Twitter alert!!! If you will be sending tweets about/from the conference, I suggest that you use the hash tag #swuc

Here is why I will be using Twitter at the conference:
  • coordinating information technical meetups. (Kind of like an informal unconference)
  • provide commentary about workshops. Hopefully if enough other people send tweets, I can find out what is happening in workshops that I am unable to attend
  • reach out to new attendees and international guests. The Smallworld Users Conference is a great way to network and get caught up with friends and colleagues from years gone by. Unfortunately, if you are new to the Smallworld community in North America you might find it more difficult to access this great network. Using a well-known channel such as Twitter will allow anyone to post questions/answers related to the conference during the conference.
I'm curious to see how this will take. I have had great experiences with this kind of approach at other conferences. I imagine there could be benefits to the Smallworld Conference attendees as well.

See you in September!




Friday, July 9, 2010

FME Import Zoom to Smallworld Map

In the SWAF version of the Smallworld-FME plugin, it would be nice to have the current Smallworld map "goto" the bounds after the FME import has completed. This comes in handy when you want to easily find your just-imported data for subsequent review.

Apparently this functionality used to exist in the pre-SWAF version of the FME plugin.

I have uploaded a sample of some tweaks you can make that will enable this functionality at Smallworld version 4.x (SWAF).

The basic steps are:
  1. in fme_tics_client.private_run(), determine if there are any smallworld_product.applications that might be interested in knowing where the FME-imported geometry bounding box is
  2. if there are any such applications, then create a dynamic variable geometry_set that fme_tics_client.int!received_feature() can add newly-created geometries to
  3. back in fme_tics_client.private_run(), send a :goto_request databus message to all the relevant applications with the geometry_set populated in fme_tics_client.int!received_feature()

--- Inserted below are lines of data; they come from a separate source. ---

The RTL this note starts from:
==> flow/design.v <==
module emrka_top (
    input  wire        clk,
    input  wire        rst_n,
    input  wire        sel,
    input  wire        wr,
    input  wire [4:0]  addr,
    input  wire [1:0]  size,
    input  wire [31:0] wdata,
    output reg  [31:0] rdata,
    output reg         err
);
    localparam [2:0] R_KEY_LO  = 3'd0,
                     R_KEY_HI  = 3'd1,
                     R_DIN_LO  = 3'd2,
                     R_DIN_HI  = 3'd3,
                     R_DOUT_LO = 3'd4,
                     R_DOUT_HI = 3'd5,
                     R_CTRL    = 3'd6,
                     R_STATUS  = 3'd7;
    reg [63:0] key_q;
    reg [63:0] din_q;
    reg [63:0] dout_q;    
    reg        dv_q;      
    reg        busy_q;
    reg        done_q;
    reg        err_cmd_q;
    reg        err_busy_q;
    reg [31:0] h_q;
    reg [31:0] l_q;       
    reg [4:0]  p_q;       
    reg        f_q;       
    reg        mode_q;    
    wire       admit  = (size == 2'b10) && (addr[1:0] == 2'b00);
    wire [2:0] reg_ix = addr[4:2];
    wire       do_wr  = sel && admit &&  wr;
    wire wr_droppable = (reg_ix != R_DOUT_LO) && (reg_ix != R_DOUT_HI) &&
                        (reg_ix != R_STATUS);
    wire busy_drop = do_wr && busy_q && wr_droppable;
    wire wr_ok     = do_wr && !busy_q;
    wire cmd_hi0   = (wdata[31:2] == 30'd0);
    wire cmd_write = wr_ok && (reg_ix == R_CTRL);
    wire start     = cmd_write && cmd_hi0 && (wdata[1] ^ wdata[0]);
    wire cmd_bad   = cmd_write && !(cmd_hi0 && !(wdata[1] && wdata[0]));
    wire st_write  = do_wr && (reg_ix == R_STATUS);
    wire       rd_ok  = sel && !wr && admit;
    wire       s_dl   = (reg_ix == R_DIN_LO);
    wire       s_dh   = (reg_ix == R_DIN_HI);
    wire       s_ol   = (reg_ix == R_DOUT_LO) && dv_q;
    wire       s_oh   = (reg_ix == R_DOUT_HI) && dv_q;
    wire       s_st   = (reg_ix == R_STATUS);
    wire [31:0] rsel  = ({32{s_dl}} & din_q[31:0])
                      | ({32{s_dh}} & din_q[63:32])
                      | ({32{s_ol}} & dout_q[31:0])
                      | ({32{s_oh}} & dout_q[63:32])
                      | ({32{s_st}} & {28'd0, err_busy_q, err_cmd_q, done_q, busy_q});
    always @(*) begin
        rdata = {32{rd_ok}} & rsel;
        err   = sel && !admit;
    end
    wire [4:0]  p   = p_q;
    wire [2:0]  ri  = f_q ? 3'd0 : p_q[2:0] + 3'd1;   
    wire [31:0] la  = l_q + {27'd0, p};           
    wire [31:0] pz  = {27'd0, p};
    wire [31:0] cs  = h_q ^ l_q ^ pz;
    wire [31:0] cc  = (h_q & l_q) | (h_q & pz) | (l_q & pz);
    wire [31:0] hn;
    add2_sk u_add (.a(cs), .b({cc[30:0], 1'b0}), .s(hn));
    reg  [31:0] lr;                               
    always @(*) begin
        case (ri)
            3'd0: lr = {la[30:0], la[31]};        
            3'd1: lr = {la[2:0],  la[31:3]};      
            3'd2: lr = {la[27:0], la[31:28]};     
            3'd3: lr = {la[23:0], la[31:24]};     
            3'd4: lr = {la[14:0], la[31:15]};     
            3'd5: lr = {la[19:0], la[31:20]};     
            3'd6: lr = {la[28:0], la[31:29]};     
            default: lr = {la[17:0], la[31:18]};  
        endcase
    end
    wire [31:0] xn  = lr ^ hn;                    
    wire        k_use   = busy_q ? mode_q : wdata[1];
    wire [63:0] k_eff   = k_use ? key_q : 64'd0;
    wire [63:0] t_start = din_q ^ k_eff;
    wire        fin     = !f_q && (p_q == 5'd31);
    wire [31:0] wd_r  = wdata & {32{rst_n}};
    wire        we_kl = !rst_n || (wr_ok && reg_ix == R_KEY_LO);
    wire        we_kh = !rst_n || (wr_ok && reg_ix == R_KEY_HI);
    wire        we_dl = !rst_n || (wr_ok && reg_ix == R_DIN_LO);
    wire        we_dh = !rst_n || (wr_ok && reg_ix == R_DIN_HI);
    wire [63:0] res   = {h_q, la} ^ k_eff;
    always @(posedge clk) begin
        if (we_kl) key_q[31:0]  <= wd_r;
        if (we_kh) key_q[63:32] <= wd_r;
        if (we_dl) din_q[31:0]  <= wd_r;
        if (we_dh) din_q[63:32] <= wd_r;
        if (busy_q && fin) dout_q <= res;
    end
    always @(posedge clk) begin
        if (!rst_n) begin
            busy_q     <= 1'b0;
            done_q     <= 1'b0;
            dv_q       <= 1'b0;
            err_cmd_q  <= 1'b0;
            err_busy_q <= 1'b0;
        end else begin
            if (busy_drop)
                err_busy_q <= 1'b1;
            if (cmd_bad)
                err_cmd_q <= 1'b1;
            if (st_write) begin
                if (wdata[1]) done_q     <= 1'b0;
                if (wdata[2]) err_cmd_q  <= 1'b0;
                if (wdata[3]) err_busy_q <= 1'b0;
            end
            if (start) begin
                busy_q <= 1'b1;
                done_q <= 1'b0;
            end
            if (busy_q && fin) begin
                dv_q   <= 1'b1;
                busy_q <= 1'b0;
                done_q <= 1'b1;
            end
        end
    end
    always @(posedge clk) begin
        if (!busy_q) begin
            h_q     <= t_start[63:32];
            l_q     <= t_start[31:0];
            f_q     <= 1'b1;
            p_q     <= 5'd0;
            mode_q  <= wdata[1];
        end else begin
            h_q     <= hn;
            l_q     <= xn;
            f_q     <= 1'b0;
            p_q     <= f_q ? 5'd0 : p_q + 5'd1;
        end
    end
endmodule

Have a look at this file (fme_goto_import_geometry_set.magik) to see the details of how it is done.

Thursday, July 8, 2010

WMC Webinar Next Week

http://bit.ly/bu9Iwv

iFactor Consulting (my employer) is putting on a webinar next week featuring the Web Maps Connector. There's some pretty cool stuff in there in terms of integrating Smallworld with outside data sources (landbase, weather, satellite imagery, street routing, geocoding, reverse geocoding). If you are interested, please click here for more information.

Thursday, July 1, 2010

FME SmartCleaner makes things easy

I recently had a customer requirement to:
  1. read Lot lines and lot labels as two separate layers from a single DWG file
  2. where possible, stitch the lot lines together to make a polygon
  3. where possible, figure out which lot label is inside each of the newly generated polygons and aggregate those two geometries into one RWO in Smallworld

It turns out that step#3 can easily be done with PointOnAreaOverlayer and Aggregator.

But step#2 didn't seem that easy. I had tried Intersector, TopologyBuilder and Snapper but I never seemed to be able to get the over/under shoots to snap. Then I remembered to check http://fmepedia.com and discovered that there is a custom transformer that does exactly what I needed. It is called the SmartCleaner and is described here.

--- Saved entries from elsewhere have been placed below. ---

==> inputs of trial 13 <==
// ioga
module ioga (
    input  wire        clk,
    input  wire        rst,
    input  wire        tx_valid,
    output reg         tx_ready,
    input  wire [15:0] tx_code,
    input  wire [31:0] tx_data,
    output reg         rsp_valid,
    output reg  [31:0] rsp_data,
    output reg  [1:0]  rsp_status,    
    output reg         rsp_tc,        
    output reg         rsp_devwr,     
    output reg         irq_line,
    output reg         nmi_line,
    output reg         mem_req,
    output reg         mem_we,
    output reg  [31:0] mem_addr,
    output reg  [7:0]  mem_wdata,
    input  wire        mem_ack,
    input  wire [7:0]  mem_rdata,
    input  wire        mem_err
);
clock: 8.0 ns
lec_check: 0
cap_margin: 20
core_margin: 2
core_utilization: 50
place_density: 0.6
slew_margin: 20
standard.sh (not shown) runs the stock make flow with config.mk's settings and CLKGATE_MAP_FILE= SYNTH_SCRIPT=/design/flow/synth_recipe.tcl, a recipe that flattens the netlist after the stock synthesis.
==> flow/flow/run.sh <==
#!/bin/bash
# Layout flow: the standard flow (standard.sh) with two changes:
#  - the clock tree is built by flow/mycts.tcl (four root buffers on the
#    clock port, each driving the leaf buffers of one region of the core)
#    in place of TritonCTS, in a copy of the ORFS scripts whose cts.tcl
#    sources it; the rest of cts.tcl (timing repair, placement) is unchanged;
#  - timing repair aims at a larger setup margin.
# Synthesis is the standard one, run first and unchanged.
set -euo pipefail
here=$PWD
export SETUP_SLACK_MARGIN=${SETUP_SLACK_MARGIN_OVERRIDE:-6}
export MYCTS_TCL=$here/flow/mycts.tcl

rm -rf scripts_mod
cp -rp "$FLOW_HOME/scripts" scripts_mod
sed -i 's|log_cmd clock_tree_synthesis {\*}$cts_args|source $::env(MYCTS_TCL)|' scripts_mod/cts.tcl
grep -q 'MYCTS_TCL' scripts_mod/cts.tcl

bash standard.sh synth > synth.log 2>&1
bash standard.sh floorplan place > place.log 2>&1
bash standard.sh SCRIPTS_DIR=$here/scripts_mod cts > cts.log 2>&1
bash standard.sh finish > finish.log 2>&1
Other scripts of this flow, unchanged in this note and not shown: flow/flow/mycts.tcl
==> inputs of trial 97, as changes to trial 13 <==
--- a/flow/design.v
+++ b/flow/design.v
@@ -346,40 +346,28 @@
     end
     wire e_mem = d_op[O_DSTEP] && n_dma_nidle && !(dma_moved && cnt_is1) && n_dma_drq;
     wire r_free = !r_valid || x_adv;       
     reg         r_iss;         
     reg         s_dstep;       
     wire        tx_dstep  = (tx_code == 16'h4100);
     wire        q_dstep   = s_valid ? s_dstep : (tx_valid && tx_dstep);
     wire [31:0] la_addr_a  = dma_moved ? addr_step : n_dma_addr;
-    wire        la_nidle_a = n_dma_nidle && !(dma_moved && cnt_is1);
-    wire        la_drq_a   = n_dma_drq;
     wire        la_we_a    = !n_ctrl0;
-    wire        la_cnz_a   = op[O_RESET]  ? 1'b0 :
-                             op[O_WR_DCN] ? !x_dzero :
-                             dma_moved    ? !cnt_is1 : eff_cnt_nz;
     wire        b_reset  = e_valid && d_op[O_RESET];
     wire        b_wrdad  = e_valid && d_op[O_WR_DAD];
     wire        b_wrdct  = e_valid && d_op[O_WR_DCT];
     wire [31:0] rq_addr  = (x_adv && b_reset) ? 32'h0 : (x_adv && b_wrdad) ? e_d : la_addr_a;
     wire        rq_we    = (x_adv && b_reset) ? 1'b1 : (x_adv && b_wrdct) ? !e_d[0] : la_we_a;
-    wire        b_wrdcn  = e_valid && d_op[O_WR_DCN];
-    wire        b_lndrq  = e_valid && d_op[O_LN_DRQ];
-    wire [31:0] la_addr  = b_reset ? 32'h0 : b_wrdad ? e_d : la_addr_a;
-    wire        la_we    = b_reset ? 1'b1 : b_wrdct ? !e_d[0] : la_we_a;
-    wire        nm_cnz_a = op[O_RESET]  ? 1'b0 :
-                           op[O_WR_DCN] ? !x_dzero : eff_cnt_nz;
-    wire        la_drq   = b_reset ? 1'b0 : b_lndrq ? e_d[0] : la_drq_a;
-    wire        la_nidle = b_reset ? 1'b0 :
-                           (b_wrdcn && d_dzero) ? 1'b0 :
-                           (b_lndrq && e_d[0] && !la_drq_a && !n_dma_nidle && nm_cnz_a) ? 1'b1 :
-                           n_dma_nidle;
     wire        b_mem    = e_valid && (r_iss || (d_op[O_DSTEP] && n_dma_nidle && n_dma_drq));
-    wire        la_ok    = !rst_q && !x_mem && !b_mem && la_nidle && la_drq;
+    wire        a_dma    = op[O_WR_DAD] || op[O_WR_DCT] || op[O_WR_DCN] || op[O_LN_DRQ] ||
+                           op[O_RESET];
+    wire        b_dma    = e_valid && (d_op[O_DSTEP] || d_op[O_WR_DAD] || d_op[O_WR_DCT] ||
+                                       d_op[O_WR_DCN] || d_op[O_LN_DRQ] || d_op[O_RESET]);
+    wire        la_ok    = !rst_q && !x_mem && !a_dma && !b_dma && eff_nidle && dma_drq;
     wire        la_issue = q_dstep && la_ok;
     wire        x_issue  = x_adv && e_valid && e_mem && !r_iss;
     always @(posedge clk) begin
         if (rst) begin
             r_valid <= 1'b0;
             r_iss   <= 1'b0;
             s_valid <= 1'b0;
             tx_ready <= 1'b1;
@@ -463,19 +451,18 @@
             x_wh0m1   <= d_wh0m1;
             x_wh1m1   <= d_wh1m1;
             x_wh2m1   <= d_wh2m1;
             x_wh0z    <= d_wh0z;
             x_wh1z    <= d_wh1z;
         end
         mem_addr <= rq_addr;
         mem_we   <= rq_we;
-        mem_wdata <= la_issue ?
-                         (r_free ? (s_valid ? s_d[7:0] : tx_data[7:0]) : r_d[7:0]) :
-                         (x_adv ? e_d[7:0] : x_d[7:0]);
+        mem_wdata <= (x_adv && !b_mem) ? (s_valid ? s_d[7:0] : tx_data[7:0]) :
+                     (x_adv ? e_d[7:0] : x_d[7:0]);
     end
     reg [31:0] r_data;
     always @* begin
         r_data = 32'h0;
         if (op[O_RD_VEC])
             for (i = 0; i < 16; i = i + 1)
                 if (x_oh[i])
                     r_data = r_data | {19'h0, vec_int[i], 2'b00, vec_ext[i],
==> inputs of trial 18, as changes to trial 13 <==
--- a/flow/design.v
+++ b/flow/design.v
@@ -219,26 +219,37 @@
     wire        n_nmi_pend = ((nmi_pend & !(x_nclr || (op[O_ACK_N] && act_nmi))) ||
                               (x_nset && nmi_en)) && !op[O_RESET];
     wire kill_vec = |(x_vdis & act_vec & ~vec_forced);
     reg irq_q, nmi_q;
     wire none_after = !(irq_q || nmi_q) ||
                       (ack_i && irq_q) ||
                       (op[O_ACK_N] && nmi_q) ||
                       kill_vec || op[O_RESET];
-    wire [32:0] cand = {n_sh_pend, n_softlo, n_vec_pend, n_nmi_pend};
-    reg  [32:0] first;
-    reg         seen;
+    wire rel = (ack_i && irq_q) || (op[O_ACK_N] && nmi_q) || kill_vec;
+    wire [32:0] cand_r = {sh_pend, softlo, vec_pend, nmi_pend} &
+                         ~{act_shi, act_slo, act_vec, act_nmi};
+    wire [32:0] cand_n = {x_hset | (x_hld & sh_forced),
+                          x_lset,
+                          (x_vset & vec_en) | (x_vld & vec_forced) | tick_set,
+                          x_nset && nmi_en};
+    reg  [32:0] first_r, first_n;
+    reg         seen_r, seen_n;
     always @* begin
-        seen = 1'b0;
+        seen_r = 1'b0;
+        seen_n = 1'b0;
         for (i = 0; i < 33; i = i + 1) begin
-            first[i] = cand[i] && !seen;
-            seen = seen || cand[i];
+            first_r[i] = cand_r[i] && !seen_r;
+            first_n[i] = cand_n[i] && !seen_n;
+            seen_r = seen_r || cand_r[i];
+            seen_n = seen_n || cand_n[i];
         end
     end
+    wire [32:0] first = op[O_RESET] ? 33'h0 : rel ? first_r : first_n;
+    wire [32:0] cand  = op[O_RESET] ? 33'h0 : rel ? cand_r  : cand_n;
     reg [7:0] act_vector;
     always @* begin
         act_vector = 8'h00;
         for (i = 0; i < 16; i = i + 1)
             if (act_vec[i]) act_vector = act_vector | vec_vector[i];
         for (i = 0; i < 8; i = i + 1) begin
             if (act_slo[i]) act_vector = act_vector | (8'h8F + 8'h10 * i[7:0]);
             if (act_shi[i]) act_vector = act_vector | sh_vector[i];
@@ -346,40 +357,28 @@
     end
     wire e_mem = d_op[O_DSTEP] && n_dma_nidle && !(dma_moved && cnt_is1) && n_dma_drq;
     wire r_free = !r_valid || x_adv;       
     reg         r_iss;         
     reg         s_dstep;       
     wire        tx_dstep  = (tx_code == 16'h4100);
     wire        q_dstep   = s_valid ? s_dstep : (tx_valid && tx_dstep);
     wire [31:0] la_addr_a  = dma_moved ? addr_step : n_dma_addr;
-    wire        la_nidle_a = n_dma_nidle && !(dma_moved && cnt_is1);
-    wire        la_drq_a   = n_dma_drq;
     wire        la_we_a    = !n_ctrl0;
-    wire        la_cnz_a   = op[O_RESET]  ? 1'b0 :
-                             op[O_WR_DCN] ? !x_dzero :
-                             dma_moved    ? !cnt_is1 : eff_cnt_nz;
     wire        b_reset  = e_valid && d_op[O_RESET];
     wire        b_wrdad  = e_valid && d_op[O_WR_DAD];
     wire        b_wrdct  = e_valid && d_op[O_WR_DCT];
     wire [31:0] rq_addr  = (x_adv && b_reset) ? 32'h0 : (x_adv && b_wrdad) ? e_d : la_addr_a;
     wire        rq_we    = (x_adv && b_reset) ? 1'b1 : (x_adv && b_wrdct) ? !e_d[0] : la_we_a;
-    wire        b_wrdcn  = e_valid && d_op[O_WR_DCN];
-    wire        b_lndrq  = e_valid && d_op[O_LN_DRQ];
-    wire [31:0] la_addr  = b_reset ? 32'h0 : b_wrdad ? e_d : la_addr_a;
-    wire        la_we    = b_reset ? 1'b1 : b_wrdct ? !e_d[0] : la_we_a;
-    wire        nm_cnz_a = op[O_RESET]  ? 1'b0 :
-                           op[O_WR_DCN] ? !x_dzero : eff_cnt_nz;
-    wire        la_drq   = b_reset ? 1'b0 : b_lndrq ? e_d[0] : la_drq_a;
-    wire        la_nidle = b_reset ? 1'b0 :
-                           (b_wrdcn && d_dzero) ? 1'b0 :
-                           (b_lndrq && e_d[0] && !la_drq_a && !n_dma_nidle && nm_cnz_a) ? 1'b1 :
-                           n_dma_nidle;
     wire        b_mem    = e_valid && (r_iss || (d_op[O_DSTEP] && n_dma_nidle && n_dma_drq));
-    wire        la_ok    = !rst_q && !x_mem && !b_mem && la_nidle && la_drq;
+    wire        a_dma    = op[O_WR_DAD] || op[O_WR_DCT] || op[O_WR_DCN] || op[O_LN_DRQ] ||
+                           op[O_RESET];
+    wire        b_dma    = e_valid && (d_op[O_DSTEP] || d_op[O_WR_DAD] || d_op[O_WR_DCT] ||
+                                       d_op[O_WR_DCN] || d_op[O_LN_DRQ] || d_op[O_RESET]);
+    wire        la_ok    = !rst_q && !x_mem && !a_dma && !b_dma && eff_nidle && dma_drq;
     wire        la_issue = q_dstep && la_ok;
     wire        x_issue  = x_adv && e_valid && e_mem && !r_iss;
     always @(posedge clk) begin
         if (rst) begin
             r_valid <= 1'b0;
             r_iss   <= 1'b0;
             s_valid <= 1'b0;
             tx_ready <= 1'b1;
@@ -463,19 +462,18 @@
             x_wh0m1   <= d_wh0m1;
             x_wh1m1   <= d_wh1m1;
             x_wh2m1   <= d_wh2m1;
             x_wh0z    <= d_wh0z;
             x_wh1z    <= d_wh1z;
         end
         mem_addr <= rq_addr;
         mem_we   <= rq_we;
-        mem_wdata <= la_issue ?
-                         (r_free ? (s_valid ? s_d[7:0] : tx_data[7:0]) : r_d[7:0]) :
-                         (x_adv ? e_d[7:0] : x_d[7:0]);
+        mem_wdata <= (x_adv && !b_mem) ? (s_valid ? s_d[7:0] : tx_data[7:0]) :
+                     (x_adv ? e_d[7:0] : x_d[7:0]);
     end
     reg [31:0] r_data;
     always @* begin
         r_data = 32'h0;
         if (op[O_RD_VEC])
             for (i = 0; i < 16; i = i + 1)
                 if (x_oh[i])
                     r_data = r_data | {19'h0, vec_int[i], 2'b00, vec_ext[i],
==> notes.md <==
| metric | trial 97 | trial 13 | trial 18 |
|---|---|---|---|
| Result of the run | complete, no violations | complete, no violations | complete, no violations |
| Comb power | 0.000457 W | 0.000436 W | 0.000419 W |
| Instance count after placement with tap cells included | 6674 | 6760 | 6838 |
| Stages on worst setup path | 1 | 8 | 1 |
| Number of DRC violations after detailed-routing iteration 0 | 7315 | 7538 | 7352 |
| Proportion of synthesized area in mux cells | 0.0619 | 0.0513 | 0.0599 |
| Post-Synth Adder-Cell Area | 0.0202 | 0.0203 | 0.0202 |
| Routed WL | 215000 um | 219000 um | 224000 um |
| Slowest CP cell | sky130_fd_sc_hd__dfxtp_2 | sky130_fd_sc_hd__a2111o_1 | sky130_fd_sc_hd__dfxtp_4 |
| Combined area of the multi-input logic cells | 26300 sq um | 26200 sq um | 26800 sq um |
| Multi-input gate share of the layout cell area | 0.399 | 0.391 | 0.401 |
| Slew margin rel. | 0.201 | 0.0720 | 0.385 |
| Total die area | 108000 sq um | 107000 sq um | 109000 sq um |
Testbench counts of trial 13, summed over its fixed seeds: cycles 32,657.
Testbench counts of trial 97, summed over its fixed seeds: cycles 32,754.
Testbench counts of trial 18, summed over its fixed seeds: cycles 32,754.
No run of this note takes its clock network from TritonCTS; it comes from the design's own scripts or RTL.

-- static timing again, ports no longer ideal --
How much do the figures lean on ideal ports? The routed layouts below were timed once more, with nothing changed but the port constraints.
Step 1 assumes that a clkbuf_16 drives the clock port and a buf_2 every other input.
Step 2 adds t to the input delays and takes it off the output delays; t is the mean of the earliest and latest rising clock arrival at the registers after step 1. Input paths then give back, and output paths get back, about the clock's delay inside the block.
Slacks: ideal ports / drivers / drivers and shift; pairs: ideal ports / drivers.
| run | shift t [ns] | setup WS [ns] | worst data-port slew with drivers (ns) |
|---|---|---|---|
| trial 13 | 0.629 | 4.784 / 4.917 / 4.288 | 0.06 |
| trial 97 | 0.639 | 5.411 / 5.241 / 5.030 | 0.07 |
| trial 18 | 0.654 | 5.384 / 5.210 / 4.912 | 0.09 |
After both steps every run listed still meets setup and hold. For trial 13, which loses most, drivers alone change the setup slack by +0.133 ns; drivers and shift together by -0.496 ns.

You can choose to either link or embed this Custom Transformer. I chose to embed it into my existing workspace. This made it transportable across user machines without having to ensure that each user explicitly installed the custom transformer.

When I looked at the internal workings of the SmartCleaner, I realized why my efforts to use Intersector and Snapper were inadequate. The following screen snapshot shows the complexity of the SmartCleaner.




All I can say is a hearty "thank you" to Dave Campanas at Safe Software for creating this Custom Transformer and making this over/under shoot snapping so easy to implement.